Return, exactly and in full, the lines of the records below starting at the one with "start_util=0.470" and ending at the one with "ys_ff_latch=163", and no other lines.

Supplied entries below:

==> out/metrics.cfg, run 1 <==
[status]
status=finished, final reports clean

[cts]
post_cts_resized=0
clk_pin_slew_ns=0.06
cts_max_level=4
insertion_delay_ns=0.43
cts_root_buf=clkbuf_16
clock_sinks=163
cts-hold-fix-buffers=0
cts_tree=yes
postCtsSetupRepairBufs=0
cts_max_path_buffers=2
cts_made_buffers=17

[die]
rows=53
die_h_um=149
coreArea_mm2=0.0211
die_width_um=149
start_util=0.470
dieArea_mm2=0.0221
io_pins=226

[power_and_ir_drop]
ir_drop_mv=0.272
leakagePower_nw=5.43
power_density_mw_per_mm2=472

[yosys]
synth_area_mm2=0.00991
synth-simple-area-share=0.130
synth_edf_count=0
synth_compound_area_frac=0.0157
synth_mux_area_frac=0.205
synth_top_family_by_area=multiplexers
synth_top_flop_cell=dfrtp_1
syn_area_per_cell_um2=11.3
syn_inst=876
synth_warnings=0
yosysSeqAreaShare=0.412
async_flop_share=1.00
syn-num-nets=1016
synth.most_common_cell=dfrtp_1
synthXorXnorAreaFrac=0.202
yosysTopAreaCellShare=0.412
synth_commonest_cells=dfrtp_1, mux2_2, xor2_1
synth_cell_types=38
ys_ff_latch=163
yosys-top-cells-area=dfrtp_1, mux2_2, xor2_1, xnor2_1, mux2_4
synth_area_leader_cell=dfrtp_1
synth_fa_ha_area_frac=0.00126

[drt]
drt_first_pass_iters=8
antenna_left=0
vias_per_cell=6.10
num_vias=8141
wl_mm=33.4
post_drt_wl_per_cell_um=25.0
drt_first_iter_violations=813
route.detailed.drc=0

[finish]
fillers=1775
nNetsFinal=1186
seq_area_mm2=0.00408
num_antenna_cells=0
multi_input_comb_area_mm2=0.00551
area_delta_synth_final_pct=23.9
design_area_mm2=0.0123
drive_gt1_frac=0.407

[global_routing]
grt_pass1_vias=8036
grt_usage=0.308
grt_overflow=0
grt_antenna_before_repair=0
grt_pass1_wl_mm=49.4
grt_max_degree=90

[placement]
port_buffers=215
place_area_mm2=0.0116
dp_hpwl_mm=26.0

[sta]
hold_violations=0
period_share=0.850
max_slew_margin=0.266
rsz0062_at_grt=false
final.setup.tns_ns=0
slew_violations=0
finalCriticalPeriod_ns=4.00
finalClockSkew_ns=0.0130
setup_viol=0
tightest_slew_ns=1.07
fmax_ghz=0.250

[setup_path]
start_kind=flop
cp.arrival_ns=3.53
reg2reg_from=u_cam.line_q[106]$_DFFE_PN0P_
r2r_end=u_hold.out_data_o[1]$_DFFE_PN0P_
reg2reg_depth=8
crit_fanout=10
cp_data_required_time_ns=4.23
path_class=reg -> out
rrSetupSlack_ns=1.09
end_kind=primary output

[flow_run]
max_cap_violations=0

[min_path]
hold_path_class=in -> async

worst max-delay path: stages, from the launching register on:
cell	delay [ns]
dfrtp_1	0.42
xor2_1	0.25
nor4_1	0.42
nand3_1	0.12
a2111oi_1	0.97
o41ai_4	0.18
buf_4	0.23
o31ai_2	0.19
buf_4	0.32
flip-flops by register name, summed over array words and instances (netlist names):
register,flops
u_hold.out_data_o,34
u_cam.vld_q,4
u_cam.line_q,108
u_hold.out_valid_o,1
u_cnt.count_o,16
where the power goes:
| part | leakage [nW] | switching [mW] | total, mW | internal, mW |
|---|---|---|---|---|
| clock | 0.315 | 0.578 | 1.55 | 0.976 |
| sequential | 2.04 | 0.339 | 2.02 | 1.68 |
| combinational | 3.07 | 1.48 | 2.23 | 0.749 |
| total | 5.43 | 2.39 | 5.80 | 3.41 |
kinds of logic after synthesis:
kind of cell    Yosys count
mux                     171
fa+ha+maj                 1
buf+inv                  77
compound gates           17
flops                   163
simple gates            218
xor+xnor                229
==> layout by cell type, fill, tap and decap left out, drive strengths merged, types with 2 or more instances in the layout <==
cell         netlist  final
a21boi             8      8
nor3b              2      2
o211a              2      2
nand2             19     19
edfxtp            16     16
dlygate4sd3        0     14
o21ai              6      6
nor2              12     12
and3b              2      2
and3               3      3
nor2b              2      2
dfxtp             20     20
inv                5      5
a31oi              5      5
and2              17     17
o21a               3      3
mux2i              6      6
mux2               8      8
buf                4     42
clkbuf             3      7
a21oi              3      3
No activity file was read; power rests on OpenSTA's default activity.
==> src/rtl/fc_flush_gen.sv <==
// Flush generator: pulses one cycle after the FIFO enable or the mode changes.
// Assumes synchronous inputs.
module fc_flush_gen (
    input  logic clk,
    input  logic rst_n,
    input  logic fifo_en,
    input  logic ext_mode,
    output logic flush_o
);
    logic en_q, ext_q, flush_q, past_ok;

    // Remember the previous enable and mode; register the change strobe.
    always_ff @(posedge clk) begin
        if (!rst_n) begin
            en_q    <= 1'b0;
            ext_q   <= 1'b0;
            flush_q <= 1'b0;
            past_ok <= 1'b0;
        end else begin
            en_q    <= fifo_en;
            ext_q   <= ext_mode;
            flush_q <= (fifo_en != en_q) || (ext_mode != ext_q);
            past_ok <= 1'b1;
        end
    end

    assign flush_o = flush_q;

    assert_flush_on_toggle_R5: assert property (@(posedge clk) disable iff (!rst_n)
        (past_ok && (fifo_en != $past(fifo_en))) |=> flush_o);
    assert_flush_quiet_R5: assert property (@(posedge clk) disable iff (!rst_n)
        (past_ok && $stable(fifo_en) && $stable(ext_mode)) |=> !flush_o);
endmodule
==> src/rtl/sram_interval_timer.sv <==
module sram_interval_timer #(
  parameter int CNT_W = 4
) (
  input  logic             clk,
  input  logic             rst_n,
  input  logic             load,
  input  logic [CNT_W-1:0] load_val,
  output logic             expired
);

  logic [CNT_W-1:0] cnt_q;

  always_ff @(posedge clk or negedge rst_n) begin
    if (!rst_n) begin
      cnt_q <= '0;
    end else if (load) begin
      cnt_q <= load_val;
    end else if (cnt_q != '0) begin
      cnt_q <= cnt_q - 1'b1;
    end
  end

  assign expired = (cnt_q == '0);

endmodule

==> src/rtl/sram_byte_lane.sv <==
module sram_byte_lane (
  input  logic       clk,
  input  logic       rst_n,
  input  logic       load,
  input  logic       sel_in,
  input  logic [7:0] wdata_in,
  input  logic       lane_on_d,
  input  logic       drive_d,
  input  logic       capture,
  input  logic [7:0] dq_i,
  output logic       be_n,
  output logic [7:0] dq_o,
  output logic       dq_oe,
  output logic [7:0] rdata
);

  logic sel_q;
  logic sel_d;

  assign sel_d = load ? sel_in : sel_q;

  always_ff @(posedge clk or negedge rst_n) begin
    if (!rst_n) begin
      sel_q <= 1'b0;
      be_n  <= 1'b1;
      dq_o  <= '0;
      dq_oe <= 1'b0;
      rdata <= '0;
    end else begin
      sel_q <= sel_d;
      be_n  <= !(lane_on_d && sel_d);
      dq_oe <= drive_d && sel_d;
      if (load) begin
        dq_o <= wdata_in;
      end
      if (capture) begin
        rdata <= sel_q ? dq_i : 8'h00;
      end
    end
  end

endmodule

End of Supplied entries.
Supplied entries below:

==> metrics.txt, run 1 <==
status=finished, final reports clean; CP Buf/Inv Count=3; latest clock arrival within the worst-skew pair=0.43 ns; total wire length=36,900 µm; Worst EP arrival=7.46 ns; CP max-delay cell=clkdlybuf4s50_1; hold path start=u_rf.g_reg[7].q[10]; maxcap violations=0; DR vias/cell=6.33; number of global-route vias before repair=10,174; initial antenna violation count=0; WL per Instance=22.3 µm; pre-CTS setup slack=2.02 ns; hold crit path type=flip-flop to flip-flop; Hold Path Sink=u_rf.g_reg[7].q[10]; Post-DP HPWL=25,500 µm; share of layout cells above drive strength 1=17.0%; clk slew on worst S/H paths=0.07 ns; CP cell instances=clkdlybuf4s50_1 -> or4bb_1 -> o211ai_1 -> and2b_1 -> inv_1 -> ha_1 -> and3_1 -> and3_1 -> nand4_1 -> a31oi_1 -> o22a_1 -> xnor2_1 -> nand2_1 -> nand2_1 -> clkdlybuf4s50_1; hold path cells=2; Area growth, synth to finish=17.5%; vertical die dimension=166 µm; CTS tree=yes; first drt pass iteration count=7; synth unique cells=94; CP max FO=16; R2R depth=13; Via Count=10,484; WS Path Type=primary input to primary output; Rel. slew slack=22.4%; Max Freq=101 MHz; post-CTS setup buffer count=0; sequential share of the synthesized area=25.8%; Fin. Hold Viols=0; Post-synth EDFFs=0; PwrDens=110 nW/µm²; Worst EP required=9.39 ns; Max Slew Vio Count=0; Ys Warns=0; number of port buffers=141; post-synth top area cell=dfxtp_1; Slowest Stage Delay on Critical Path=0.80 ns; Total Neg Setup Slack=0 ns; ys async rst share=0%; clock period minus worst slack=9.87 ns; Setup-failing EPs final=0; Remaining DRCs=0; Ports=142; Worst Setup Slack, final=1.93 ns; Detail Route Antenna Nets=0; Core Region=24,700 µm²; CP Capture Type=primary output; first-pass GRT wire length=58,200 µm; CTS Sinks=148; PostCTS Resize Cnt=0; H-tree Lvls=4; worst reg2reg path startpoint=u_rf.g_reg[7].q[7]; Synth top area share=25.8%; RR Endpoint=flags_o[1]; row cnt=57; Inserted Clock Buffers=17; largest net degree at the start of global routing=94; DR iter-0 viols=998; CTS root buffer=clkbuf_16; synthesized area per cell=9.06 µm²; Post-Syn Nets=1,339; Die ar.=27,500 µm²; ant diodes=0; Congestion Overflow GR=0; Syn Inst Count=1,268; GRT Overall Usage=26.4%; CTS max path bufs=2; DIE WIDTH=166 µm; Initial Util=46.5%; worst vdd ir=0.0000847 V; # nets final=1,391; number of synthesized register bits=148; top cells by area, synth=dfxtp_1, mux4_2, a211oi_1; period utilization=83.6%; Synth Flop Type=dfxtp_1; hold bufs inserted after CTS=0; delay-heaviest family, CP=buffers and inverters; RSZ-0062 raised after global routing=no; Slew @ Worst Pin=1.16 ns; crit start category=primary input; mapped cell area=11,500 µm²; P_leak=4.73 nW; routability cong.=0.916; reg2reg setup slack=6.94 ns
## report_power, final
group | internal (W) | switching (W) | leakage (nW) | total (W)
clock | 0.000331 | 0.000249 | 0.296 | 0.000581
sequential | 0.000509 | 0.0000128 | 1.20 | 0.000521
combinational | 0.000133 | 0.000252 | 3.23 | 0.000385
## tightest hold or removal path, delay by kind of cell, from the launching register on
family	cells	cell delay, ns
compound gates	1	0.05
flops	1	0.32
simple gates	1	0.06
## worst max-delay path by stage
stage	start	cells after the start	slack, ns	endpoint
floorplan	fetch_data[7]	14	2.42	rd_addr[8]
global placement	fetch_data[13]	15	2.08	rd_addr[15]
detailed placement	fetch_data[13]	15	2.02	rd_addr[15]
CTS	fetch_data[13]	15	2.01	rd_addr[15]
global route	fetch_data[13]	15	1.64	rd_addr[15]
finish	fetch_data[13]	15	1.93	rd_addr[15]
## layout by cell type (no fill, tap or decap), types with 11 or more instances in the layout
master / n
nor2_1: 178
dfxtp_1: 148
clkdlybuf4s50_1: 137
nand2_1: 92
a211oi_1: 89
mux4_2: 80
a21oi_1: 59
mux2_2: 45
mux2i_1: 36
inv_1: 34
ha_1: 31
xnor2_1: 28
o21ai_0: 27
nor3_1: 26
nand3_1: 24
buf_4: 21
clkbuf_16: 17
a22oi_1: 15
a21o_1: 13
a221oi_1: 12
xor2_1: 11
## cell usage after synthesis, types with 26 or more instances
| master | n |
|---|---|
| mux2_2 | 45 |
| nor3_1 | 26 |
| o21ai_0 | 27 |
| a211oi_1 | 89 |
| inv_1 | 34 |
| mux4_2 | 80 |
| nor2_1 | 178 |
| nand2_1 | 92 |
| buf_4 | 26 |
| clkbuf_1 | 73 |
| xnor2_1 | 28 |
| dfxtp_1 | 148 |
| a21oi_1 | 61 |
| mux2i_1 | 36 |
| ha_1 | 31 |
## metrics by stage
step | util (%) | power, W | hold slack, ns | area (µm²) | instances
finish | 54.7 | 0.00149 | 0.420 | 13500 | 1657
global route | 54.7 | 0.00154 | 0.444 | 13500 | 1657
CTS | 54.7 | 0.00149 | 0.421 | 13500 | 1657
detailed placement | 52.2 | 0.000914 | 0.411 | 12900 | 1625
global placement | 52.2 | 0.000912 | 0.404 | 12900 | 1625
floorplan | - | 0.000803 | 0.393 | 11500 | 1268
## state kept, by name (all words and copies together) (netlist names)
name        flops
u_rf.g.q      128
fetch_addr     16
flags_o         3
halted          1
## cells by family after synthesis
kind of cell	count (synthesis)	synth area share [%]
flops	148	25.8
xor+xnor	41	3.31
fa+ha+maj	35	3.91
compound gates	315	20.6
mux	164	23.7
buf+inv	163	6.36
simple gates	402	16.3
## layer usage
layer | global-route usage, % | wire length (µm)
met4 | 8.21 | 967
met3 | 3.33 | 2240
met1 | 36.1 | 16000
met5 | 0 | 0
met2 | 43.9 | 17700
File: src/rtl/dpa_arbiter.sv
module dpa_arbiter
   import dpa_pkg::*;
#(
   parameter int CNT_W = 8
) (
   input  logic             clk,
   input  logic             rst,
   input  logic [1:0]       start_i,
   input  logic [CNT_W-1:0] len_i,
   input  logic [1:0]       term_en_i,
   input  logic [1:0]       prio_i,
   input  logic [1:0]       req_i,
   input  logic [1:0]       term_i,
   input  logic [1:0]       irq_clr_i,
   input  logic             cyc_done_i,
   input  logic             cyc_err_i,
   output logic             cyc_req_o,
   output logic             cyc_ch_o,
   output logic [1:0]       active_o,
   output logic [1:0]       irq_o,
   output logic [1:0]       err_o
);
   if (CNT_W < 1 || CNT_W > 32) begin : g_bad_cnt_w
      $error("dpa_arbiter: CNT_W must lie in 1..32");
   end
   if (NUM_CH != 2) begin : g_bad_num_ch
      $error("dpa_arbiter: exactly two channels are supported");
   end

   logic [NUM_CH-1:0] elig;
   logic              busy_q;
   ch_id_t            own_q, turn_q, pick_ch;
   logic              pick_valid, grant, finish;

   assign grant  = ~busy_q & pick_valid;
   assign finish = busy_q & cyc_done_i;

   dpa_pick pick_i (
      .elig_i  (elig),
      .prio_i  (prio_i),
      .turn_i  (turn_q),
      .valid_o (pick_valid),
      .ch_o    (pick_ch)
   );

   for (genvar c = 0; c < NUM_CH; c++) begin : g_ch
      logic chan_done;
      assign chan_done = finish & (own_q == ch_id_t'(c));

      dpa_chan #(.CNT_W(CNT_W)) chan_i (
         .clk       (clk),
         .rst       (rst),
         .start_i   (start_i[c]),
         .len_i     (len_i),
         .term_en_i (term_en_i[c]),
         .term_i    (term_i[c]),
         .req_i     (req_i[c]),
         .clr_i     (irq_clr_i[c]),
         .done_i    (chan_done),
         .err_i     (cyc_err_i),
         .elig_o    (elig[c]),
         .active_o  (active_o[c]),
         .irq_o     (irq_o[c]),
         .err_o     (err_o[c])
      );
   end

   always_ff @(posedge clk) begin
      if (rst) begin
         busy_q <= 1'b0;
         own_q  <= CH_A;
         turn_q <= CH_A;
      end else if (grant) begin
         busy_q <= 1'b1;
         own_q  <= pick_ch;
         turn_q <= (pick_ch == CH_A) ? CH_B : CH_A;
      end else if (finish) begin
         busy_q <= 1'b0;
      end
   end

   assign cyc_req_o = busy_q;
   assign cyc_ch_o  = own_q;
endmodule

End of Supplied entries.

• Solution
start_util=0.470
dieArea_mm2=0.0221
io_pins=226

[power_and_ir_drop]
ir_drop_mv=0.272
leakagePower_nw=5.43
power_density_mw_per_mm2=472

[yosys]
synth_area_mm2=0.00991
synth-simple-area-share=0.130
synth_edf_count=0
synth_compound_area_frac=0.0157
synth_mux_area_frac=0.205
synth_top_family_by_area=multiplexers
synth_top_flop_cell=dfrtp_1
syn_area_per_cell_um2=11.3
syn_inst=876
synth_warnings=0
yosysSeqAreaShare=0.412
async_flop_share=1.00
syn-num-nets=1016
synth.most_common_cell=dfrtp_1
synthXorXnorAreaFrac=0.202
yosysTopAreaCellShare=0.412
synth_commonest_cells=dfrtp_1, mux2_2, xor2_1
synth_cell_types=38
ys_ff_latch=163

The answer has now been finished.